ACTIVITY
Produce word for word the lines of the data below running from the one that has "met2,0.45,5514,138,0.2146" to the one that has "First-iteration DRC count", inclusive, and no others.

┌─ GIVEN INFORMATION

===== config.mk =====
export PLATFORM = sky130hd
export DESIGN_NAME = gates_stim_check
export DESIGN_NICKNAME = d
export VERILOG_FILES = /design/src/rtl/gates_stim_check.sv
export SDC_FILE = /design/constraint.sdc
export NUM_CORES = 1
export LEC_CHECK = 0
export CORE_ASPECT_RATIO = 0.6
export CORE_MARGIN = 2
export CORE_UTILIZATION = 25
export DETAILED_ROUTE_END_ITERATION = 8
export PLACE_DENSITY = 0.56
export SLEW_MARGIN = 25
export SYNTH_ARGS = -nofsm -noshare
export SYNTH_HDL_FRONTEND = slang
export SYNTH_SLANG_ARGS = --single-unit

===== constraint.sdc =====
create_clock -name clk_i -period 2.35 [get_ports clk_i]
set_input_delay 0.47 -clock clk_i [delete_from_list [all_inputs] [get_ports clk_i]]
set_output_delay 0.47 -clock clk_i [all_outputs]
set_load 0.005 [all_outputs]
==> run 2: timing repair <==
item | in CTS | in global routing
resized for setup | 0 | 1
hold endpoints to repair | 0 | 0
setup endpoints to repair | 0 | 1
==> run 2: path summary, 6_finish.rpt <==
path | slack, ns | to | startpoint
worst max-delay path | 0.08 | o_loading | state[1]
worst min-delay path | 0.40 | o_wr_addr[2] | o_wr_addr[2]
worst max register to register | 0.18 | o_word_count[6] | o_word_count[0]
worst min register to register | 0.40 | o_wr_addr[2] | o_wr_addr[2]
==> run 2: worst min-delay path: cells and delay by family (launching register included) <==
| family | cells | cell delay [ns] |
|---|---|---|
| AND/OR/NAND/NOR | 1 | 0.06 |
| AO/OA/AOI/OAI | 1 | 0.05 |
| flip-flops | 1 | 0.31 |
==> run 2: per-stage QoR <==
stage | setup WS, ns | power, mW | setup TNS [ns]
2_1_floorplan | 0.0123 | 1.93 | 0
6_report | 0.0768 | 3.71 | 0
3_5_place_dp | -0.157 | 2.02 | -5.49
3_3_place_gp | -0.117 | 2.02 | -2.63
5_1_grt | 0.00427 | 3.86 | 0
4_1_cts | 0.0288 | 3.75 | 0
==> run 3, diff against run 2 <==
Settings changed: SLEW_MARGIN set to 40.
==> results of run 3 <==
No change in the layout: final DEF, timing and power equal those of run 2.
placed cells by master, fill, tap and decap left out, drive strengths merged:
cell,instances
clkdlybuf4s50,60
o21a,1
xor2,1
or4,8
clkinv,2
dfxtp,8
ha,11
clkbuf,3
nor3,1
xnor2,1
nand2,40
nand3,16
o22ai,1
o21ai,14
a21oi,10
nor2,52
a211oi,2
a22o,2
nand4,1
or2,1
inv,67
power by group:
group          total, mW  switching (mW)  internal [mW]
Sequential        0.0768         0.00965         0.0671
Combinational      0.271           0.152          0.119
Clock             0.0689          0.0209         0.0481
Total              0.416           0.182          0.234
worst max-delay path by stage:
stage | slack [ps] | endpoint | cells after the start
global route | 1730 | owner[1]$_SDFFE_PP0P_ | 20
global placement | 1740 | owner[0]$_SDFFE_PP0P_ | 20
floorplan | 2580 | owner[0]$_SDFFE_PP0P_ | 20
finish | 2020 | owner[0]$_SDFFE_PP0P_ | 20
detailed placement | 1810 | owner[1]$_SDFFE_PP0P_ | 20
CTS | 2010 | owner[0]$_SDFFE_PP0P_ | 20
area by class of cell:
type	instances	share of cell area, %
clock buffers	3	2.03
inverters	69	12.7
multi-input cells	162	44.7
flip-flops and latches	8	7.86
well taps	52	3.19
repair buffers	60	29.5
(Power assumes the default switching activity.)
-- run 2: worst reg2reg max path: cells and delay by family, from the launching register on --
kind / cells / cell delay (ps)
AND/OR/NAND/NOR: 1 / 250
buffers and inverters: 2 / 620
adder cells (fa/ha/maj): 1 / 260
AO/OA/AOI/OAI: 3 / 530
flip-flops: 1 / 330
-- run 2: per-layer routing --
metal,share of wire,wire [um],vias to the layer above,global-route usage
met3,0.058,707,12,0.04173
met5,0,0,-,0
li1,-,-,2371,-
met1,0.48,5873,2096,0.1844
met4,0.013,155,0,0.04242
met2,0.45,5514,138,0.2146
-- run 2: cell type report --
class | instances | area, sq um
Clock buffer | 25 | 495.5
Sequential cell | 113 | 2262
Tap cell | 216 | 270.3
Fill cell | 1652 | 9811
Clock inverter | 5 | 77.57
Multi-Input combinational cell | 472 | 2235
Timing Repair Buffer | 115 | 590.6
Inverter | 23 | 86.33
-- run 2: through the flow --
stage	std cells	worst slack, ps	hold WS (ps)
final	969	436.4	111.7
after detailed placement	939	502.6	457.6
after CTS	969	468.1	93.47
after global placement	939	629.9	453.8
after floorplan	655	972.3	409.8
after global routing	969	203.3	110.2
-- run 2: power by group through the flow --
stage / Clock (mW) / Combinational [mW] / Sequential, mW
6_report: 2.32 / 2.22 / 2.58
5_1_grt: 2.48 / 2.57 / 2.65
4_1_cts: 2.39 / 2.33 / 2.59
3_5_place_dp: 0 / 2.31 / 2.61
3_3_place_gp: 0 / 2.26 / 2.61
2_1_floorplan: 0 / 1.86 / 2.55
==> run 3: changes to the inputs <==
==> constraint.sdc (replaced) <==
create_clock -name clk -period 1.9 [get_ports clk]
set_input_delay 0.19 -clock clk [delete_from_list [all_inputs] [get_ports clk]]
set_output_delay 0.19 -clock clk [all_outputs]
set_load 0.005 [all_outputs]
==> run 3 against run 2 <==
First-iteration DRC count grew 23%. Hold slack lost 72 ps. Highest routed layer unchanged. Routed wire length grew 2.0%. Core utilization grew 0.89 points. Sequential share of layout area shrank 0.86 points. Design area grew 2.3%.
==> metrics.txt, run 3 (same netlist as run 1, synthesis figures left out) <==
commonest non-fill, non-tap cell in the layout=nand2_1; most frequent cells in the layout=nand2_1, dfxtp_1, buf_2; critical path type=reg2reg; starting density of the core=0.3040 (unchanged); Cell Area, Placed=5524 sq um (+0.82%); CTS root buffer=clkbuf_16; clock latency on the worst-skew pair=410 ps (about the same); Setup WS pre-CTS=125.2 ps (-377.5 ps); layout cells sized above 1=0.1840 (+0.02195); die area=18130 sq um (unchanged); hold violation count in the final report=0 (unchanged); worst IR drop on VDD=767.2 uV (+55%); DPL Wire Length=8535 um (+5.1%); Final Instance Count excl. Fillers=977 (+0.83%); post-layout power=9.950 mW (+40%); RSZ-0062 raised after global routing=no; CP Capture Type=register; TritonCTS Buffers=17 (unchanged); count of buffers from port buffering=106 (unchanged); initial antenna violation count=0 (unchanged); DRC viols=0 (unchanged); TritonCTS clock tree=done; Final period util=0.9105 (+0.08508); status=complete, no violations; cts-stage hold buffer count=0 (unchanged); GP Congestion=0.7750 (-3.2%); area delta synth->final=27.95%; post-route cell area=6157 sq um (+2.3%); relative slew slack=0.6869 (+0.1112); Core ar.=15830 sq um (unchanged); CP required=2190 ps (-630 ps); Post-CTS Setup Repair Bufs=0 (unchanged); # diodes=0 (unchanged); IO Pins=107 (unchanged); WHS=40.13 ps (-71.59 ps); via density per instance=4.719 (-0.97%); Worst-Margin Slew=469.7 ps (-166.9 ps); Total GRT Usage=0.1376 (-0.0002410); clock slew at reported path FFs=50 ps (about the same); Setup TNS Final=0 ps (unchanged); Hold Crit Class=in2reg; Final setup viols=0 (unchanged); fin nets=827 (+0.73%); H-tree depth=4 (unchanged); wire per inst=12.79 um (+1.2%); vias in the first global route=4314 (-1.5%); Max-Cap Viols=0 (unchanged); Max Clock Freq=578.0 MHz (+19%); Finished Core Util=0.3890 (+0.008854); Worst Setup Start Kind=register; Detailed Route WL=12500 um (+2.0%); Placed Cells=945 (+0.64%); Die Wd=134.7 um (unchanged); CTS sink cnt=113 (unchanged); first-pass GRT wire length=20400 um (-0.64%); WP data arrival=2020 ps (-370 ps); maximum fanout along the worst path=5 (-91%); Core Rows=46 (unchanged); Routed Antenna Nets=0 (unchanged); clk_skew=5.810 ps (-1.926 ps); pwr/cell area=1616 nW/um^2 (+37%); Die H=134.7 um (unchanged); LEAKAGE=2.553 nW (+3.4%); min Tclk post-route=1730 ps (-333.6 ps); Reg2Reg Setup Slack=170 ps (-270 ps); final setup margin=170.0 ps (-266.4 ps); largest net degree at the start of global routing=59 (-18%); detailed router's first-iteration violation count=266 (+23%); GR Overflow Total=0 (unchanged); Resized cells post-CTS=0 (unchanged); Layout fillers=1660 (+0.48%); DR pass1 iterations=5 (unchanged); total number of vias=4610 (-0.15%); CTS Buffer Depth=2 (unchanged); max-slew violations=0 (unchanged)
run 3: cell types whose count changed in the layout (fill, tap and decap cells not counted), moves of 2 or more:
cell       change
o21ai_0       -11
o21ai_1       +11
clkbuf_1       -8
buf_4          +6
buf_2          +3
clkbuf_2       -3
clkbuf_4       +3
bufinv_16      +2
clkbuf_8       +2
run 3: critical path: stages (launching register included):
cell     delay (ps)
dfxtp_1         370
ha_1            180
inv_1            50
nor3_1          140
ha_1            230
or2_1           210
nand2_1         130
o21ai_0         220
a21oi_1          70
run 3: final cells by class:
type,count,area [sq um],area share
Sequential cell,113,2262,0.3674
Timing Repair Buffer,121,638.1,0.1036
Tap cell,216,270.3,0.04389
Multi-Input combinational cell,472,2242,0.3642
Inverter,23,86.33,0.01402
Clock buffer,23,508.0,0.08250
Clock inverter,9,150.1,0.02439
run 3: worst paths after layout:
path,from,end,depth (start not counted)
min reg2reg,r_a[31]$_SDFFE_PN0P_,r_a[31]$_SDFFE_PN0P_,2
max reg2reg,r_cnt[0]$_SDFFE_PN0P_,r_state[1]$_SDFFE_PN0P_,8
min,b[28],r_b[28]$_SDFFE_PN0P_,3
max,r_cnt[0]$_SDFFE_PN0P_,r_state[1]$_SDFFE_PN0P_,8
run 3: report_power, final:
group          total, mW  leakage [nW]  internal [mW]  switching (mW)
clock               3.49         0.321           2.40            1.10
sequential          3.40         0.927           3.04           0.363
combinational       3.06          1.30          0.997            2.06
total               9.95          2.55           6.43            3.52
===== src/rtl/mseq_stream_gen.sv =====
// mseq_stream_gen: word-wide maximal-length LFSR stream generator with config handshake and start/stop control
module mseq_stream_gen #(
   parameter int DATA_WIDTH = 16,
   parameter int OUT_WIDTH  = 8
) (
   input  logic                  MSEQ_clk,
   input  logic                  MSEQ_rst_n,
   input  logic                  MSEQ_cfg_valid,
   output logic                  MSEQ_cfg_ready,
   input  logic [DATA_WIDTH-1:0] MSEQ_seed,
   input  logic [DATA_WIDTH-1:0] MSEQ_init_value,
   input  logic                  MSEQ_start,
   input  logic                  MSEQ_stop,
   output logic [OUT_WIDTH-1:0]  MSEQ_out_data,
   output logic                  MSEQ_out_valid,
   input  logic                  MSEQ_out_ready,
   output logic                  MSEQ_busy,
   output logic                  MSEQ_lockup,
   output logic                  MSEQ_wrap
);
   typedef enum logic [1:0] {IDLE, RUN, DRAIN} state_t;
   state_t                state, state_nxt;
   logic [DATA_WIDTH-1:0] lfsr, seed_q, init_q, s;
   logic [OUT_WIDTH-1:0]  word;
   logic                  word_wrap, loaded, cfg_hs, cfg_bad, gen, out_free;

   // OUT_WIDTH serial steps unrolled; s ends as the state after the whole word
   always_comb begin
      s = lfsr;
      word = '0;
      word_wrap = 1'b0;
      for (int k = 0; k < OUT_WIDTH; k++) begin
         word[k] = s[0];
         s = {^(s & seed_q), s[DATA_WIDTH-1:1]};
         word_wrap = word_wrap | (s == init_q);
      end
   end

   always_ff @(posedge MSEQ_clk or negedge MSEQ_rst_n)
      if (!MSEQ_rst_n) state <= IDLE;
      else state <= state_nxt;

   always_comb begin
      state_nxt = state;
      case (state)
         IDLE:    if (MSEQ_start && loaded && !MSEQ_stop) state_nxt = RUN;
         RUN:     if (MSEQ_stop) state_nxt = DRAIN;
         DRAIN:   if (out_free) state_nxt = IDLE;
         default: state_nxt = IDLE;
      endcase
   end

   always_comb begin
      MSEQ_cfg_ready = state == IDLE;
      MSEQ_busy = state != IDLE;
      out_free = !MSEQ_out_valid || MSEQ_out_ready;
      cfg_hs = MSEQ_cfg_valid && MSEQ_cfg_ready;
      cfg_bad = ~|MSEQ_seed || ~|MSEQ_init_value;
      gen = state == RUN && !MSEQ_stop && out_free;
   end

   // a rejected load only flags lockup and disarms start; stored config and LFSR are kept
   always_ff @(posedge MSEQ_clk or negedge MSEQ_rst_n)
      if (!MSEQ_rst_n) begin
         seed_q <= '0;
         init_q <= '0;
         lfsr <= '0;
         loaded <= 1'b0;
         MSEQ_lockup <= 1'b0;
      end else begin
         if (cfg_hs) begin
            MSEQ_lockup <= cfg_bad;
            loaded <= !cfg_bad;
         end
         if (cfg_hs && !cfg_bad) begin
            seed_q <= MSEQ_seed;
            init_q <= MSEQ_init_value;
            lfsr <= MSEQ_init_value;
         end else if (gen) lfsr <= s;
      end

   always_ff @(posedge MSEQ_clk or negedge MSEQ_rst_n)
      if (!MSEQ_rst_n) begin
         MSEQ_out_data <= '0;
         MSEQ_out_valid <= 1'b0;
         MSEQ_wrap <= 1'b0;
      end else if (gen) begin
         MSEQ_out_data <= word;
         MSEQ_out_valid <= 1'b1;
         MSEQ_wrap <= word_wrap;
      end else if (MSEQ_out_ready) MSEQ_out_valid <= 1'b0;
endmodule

└─

ANSWER FOR THE TASK
met2,0.45,5514,138,0.2146
-- run 2: cell type report --
class | instances | area, sq um
Clock buffer | 25 | 495.5
Sequential cell | 113 | 2262
Tap cell | 216 | 270.3
Fill cell | 1652 | 9811
Clock inverter | 5 | 77.57
Multi-Input combinational cell | 472 | 2235
Timing Repair Buffer | 115 | 590.6
Inverter | 23 | 86.33
-- run 2: through the flow --
stage	std cells	worst slack, ps	hold WS (ps)
final	969	436.4	111.7
after detailed placement	939	502.6	457.6
after CTS	969	468.1	93.47
after global placement	939	629.9	453.8
after floorplan	655	972.3	409.8
after global routing	969	203.3	110.2
-- run 2: power by group through the flow --
stage / Clock (mW) / Combinational [mW] / Sequential, mW
6_report: 2.32 / 2.22 / 2.58
5_1_grt: 2.48 / 2.57 / 2.65
4_1_cts: 2.39 / 2.33 / 2.59
3_5_place_dp: 0 / 2.31 / 2.61
3_3_place_gp: 0 / 2.26 / 2.61
2_1_floorplan: 0 / 1.86 / 2.55
==> run 3: changes to the inputs <==
==> constraint.sdc (replaced) <==
create_clock -name clk -period 1.9 [get_ports clk]
set_input_delay 0.19 -clock clk [delete_from_list [all_inputs] [get_ports clk]]
set_output_delay 0.19 -clock clk [all_outputs]
set_load 0.005 [all_outputs]
==> run 3 against run 2 <==
First-iteration DRC count grew 23%. Hold slack lost 72 ps. Highest routed layer unchanged. Routed wire length grew 2.0%. Core utilization grew 0.89 points. Sequential share of layout area shrank 0.86 points. Design area grew 2.3%.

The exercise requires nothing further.